An input property can even be completely hidden from the view. For example, the Value property of the Date Picker component will contain an ISO 8601 formatted date string of the picked date. This is useful for saving to database, but not something you want to directly display to the user.
Typically, input properties are used together with data binding, so that changes in the value are propagated to e.g. a variable that can then be used elsewhere in app logic.
Changes in input properties also trigger
onChange events on the component.
- Text field / Value
- Slide / Value
- Toggle switch / Toggled
- Checkbox / Checked
Configuration properties tell the component how it should function: for example, a button's Disabled property.
Configuration properties are often booleans or enumerable values (i.e. lists of predefined options), but they can be any relevant data type.
Configuration properties often have a default value, but some components might require you to set one yourself before the component functions properly.
Configuration properties (like all component properties) are dynamic, in the sense that if a configuration property is changed during app runtime by a flow function or a data binding, the component reacts accordingly.
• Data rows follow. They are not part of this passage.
<file path="./design.v">
`timescale 1 ns / 1 ps
module ALUor (
  output [31:0] out,
  input [31:0] a,
  input [31:0] b
);
generate
genvar i;
for (i=0; i < 32; i=i+1) begin 
  or #30 orgate(out[i], a[i], b[i]);
  end
  endgenerate
endmodule
module ALUnor (
  output [31:0] out,
  input [31:0] a,
  input [31:0] b
);
  generate
  genvar i;
  for (i=0; i < 32; i=i+1) begin
      nor #20 norgate(out[i], a[i], b[i]);
  end
  endgenerate
endmodule
module ALUxor (
  output [31:0] out,
  input [31:0] a,
  input [31:0] b
);
  generate
  genvar i;
  for (i=0; i < 32; i=i+1) begin
    xor #20 xorgate(out[i], a[i], b[i]);
  end
  endgenerate
endmodule
module ALUand (
  output [31:0] out,
  input [31:0] a,
  input [31:0] b
);
  generate
  genvar i;
  for (i=0; i < 32; i=i+1) begin
    and #30 andgate(out[i], a[i], b[i]);
  end
  endgenerate
endmodule
module ALUnand (
  output [31:0] out,
  input [31:0]a,
  input [31:0]b
);
generate
genvar i;
for (i=0; i < 32; i=i+1) begin
    nand #20 nandgate(out[i], a[i], b[i]);
  end
  endgenerate
endmodule
module callALUgates
(
  input [31:0] a,
  input [31:0] b,
  output [31:0] orOut,
  output [31:0] andOut,
  output [31:0] nandOut,
  output [31:0] xorOut,
  output [31:0] norOut
  );
ALUor aluor (.a(a),.b(b),.out(orOut));
ALUnor alunor (.a(a),.b(b),.out(norOut));
ALUxor aluxor(.a(a),.b(b),.out(xorOut));
ALUand aluand (.a(a),.b(b),.out(andOut));
ALUnand alunand(.a(a),.b(b),.out(nandOut));
endmodule
</file>
<file path="./config.mk">
export PLATFORM = sky130hd
export DESIGN_NAME = callALUgates
export DESIGN_NICKNAME = callALUgates
export VERILOG_FILES = /design/flow/design.v
export SDC_FILE = /design/flow/constraint.sdc
export NUM_CORES = 4
export LEC_CHECK = 1
export CORE_AREA = 10 10 94 94
export DIE_AREA = 0 0 104 104
</file>
$ cat ./run.sh
#!/bin/bash
# OpenROAD 26Q1-2900-gdf79404cd8, Yosys 0.63+post, stock flow scripts
make -C /OpenROAD-flow-scripts/flow DESIGN_CONFIG=/design/flow/config.mk WORK_HOME=/design/flow/orfs finish
$ cat ./constraint.sdc
current_design fadd

set clk_period 57.6
set clk_io_pct 0.2

create_clock -name clk0 -period $clk_period [get_ports {clk}]

set non_clock_inputs [all_inputs -no_clocks]
set_input_delay [expr $clk_period * $clk_io_pct] -clock clk0 $non_clock_inputs
set_output_delay [expr $clk_period * $clk_io_pct] -clock clk0 [all_outputs]
$ cat ./config.mk
export PLATFORM = sky130hd
export DESIGN_NAME = fadd
export DESIGN_NICKNAME = fadd
export VERILOG_FILES = /design/flow/design.v
export SDC_FILE = /design/flow/constraint.sdc
export NUM_CORES = 4
export LEC_CHECK = 1
export CORE_UTILIZATION = 50
**design/flow/constraint.sdc**
```tcl
current_design IF_stage

set clk_period 1.0
set clk_io_pct 0.2

create_clock -name clk0 -period $clk_period [get_ports {clk_i}]

set non_clock_inputs [all_inputs -no_clocks]
set_input_delay [expr $clk_period * $clk_io_pct] -clock clk0 $non_clock_inputs
set_output_delay [expr $clk_period * $clk_io_pct] -clock clk0 [all_outputs]
```
**design/flow/config.mk**
```make
export PLATFORM = sky130hd
export DESIGN_NAME = IF_stage
export DESIGN_NICKNAME = IF_stage
export VERILOG_FILES = /design/flow/design.v
export SDC_FILE = /design/flow/constraint.sdc
export NUM_CORES = 4
export LEC_CHECK = 1
export CORE_AREA = 10 10 104 104
export DIE_AREA = 0 0 114 114
```
**design/flow/design.v**
```verilog
module IF_stage(
  input clk_i, rst_i,
  input wire ID_branch_en_i, stall_i,
  input wire [31:0] ID_Branch_target_i,
  output reg [31:0] PC_o
);
reg [31:0] PC;
always@(*)
begin
  if (rst_i)
    PC <= 32'h0;
end
always @(posedge clk_i)
begin
  PC_o = ID_branch_en_i ? ID_Branch_target_i : PC;
  if (stall_i)
  begin
    PC = PC;
    PC_o = PC-32'h4;  
  end
  else if (ID_branch_en_i)
  begin
    PC = ID_Branch_target_i;  
  end
  else
    PC = PC + 32'h4;
end
endmodule
```
**design/flow/run.sh**
```bash
#!/bin/bash
# OpenROAD 26Q1-2900-gdf79404cd8, Yosys 0.63+post, stock flow scripts
make -C /OpenROAD-flow-scripts/flow DESIGN_CONFIG=/design/flow/config.mk WORK_HOME=/design/flow/orfs finish
```
==> CHANGELOG.md <==
### Implementation results

* Dpl ws at -0.2794 ns
* Yosys cell count at 70
* Final worst slack at 0.03868 ns
* Layout Cells excl Fill at 253
* Sink Count at 32
* Area Overhead vs Synth at 86.48%
* Final period utilization at 96.13%
* First-pass GRT wire length at 4712 µm
* Max reg flops at 32
* Vias per cell at 3.095
* Ant diodes at 0
* Crit path max fanout at 1
* Initial Utilization at 10.77%
* Vias in the first global route at 870
* Rows at 34
* VDD IR max at 0.4309 mV
* Tool warnings at 26
* GRT overflow at 0
* Class of the worst hold path: in2reg
* Clk buf depth at 2
* Yosys chip area at 934.6 µm²
* Crit path capture type: output port
* Vias at 783
* Routability Congestion at 0.6919
* Syn. warnings at 65
* Final setup viols at 0
* Post-synth regs at 32
* Part of the Yosys area used for sequential elements at 68.54%
* Slew headroom at 82.72%
* Setup TNS at 0 ns
* Status: finished, final reports clean
* DRC violations left at 0
* Ports at 68
* H-tree depth at 2
* Detailed Place HPWL at 2542 µm
* CORE AREA at 8678 µm²
* Layout cells sized above 1 at 34.48%
* Largest net degree at the start of global routing at 10
* CTS Buf Count at 5
* Largest delay share family, worst path: flip-flops
* Cells after DPL at 246
* Slowest CP cell: dfxtp_1
* Die ar. at 13000 µm²
* Die height at 114 µm
* Leak Pwr at 0.8080 nW
* Post-Syn Area at 934.6 µm²
* RSZ-0062 raised after global routing: no
* Fmax at 1.040 GHz
* CP required at 0.80 ns
* Clk slew on worst S/H paths at 0.07 ns
* Number of port buffers at 66
* Unique masters post-synth at 5
* Final Hold Vio Count at 0
* Fill count at 980
* Slew of the pin with the lowest slew margin at 0.2584 ns
* Tot GR Track Use at 4.582%
* Initial DRC Count at 24
* CTS root buf: clkbuf_8
* Worst hold slack at 0.5010 ns
* Post-Syn Area per Cell at 13.35 µm²
* Max incr delay on CP at 0.31 ns
* Post-Route WL at 3109 µm
* Max-Cap Viols at 0
* Register Area at 659.4 µm²
* DR WL/cell at 12.29 µm
* WP data arrival at 0.76 ns
* Crit Path Class: reg2out
* Worst path cell trace: clkdlybuf4s15_1
* Die Wd at 114 µm
* Critical path startpoint category: register
* Min cycle time layout at 0.9613 ns
* Cells after Synth at 70
* CTS tree: done
* CP bufs+invs at 1
* Post-DRT Antenna Nets at 0
* Hold Buf Count CTS at 0
* PD cells at 1524 nW/µm²
* Logic area at 245.2 µm²
* Initial antenna violation count at 0
* TritonRoute pass-1 iters at 2
* Final Max-Slew Violation Tally at 0
## Yosys cell counts
master / n / share of area (%)
dfxtp_1: 32 / 69
buf_6: 3 / 3.6
and3b_2: 2 / 2.1
a21o_1: 30 / 24
buf_2: 3 / 1.6
## report_power, final
| group | internal, W | total, W | switching, W |
|---|---|---|---|
| sequential | 0.00137 | 0.00139 | 0.0000197 |
| clock | 0.000473 | 0.000925 | 0.000452 |
| combinational | 0.000251 | 0.000345 | 0.0000941 |
## stage by stage
stage	cell area, µm²	utilization, %	power [W]
detailed placement	1742	20.07	0.001823
CTS	1817	20.93	0.002763
finish	1743	20.08	0.002656
floorplan	934.6	-	0.001482
global placement	1742	20.07	0.001821
global route	1743	20.08	0.002830
## cell usage in the layout (no fill, tap or decap), drive strengths merged
master,netlist,final
buf,6,11
clkdlybuf4s50,0,34
a21o,30,30
clkinv,0,1
clkbuf,0,22
dfxtp,32,32
and3b,2,2
clkdlybuf4s15,0,13
## cell families after synthesis
family / Yosys count / share of synthesized area [%]
buf+inv: 6 / 5.220
compound gates: 30 / 24.10
flops: 32 / 68.54
simple gates: 2 / 2.142
## path summary, 6_finish.rpt
kind / startpoint / to / slack [ns] / cells after the start
min: ID_Branch_target_i[14] / PC_o[14] / 0.50 / 2
max: PC_o[21] / PC_o[21] / 0.04 / 1
## final cells by class
type	instances	share of cell area, %
repair buffers	74	35.89
multi-input cells	32	14.07
flip-flops and latches	32	37.83
clock inverters	1	0.2872
clock buffers	6	4.164
well taps	108	7.753
## per-layer routing
metal  part of all wire [%]  global-route usage [%]  wire, µm  vias to the layer above
met4                    1.0                  0.6683        31                        0
met5                      0                       0         0                        -
met2                     48                   7.593      1504                       37
met1                     38                   4.857      1182                      357
met3                     13                   3.030       390                        4
li1                       -                       -         -                      385
## what timing repair did
item,4_1_cts,5_1_grt
resized,74,27
buffers inserted,0,0
setup endpoints to repair,32,19
cloned,0,0
Power figures rest on the tool's default switching activity, not on a simulated workload.
**design.v**
```verilog
module Register_file (
    input wire clk_i, rst_i,
    input wire ID_reg_wr_en_i,
    input wire [4:0] ID_rd_i,
    input wire [4:0] ID_rs1_i, 
    input wire [4:0] ID_rs2_i,
    input wire [31:0] ID_wr_data_i,
    output wire [31:0] Read_reg1_o, Read_reg2_o
);
  reg [31:0] Registers[31:0];
  assign Read_reg1_o = (ID_rs1_i == ID_rd_i) ? ID_wr_data_i : Registers[ID_rs1_i];
  assign Read_reg2_o = (ID_rs2_i == ID_rd_i) ? ID_wr_data_i : Registers[ID_rs2_i];
  integer i;
  always @* begin
    if (rst_i) begin
      for (i = 0; i < 32; i = i + 1) Registers[i] <= 0;
    end
  end
  always @(negedge clk_i) begin
    if (ID_reg_wr_en_i && (ID_rd_i != 0)) begin
      Registers[ID_rd_i] <= ID_wr_data_i;
    end
  end
endmodule
```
A typical use case is changing the Visible property to hide or show components.
Component primitives never change their configuration properties during runtime without specifically added logic. However, since composite components can encapsulate any kind of logic, some might change their configuration properties based on user input. In these cases, you can always see the underlying logic by studying the composite component in the isolation mode.
- Any UI component / Visible
- Button / Disabled
- Text input / Multiline
- Slider / Maximum value
When you select an UI component, the properties panel will show a list of its properties. Note that some properties might be hidden inside the expanding Advanced section. Every property has a title and an info icon. Hovering your mouse on the info icon will show additional information on how that property works.
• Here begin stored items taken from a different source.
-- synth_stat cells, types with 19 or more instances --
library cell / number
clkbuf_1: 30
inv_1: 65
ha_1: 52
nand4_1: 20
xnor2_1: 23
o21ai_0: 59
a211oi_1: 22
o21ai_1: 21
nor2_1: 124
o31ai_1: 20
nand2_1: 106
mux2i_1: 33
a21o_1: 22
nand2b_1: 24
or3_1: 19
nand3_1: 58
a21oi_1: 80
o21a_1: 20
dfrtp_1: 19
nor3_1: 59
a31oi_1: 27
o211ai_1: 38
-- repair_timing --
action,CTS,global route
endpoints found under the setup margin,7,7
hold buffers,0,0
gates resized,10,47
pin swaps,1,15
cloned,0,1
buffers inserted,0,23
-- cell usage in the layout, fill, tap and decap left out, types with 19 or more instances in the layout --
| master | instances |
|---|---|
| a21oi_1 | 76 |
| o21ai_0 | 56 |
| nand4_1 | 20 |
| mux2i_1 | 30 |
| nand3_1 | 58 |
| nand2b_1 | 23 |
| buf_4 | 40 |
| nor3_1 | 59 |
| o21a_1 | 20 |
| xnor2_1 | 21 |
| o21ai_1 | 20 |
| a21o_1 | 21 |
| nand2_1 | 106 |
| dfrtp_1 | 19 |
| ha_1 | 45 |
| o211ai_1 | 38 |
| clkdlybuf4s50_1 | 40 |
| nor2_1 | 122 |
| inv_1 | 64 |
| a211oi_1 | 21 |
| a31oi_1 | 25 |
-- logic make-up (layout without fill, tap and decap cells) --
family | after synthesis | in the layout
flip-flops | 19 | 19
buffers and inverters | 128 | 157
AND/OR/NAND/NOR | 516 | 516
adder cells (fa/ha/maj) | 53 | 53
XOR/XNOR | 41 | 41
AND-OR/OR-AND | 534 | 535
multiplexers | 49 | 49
==> flow/design.v <==
module cu(
    input      zero,
    input [2:0]funct3,
    input [6:0]funct7,
    input [6:0]opcode,
    output wr_en_reg,
    output wr_en_mem,
    output jump_en,
    output reg [3:0] aluCTRL,
    output [2:0] immFormat,
    output alu_src_b_sel,
    output [1:0] reg_wd_sel
);
reg [7:0]controls;
wire jump;
assign      {jump,
            wr_en_reg,
            wr_en_mem,
            immFormat, 
            alu_src_b_sel, 
            reg_wd_sel} = controls;
always @(*) begin
    case(opcode[6:2])
        7'b00000: controls =  9'b0_1_0_000_1_01;
        7'b01000: controls =  9'b0_0_1_001_1_xx;
        7'b11000: controls =  9'b1_0_0_010_0_xx; 
        7'b00100: controls =  9'b0_1_0_000_1_00;
        7'b01100: controls =  9'b0_1_0_xxx_0_01;
        7'b01101: controls =  9'b0_1_0_011_x_10;
        7'b00101: controls =  9'b1_1_0_011_x_11;
        default:  controls =  9'b0_0_0_000_0_00;
    endcase
end
always @(*) begin
    case(opcode[6:2])
        7'b00100: aluCTRL = (funct3 == 3'b000) ? 4'b0000:    
                            (funct3 == 3'b010) ? 4'b0001:    
                            (funct3 == 3'b011) ? 4'b0010:    
                            (funct3 == 3'b100) ? 4'b0011:    
                            (funct3 == 3'b110) ? 4'b0100:    
                            (funct3 == 3'b111) ? 4'b0101:    
                            (funct3 == 3'b001) ? 4'b0110:    
                                                 4'b0111;    
        7'b01100: aluCTRL = (funct3 == 3'b001) ? 4'b0110:    
                            (funct3 == 3'b010) ? 4'b0001:    
                            (funct3 == 3'b011) ? 4'b0010:    
                            (funct3 == 3'b100) ? 4'b0011:    
                            (funct3 == 3'b101) ? 4'b0111:    
                            (funct3 == 3'b110) ? 4'b0100:    
                            (funct3 == 3'b111) ? 4'b0101:    
                            (funct7[5]) ?
                                                 4'b1000 : 
                                                 4'b0000;
        default:  aluCTRL = 4'b0000;
    endcase
end
assign jump_en = (jump && zero) ? 1'b1 : 1'b0;
endmodule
Property binding types and the binding editor
To configure a property, you need to enter the binding editor and select an appropriate binding type. There are four categories for value types:
- Static value – set via the properties panel, will not change during runtime unless explicitly overridden with the Set component property flow function
- Data and Variables - dynamic binding to a variable
- Formula – dynamic binding to a formula
- Component property – binding to a component property (such as the value of an input field)
By default, the value type is always a static value of the appropriate type, e.g. static text for Content or static true/false for Visible.
Every property has a schema, which defines what values are accepted. The schema can be as simple as "any text or number value" for a text component's Content, or as complex as "a List of Objects with properties
value, whose values are type text" for a Dropdown component's Dropdown options.
Composer prevents you from selecting incompatible values as bindings, and will display them as "incompatible". For example, you can't choose a page variable of the List type for a text component's Content or bind a text value to Repeat with.
Setting the property value
The property value type determines what kind of input is available on the properties panel for setting the actual value of the property.
For static values, an applicable input is shown.
|True/false||Dropdown to select between True and False|
|Object||Binding editor for binding an Object|
|List||Binding editor binding a List|
|Image||Text input for an external URL, plus a button to select an image from the asset library|
|Page Id||Binding editor, dropdown of available pages|
For a formula function, an input field is shown. Clicking it opens the binding editor. Read more in the Formula functions references.
When a UI component property is bound to a dynamic value (i.e. a formula function or a linked value), you can set a preview value for it. If present, the preview value is what will be rendered on the UI Canvas.
This is very helpful if your binding is e.g.
appVars.currentUser.age, but your UI only has space for a short number.
You can set a custom display name for the component using the Display name property.
This has no effect on app runtime, but helps tidy up your page structure, especially when using the layout tree.
This is a special property that allows you to make the selected UI component repeat itself in the UI based on List type source data. For example, a very typical use case is rendering a list based on an array of data fetched from the backend.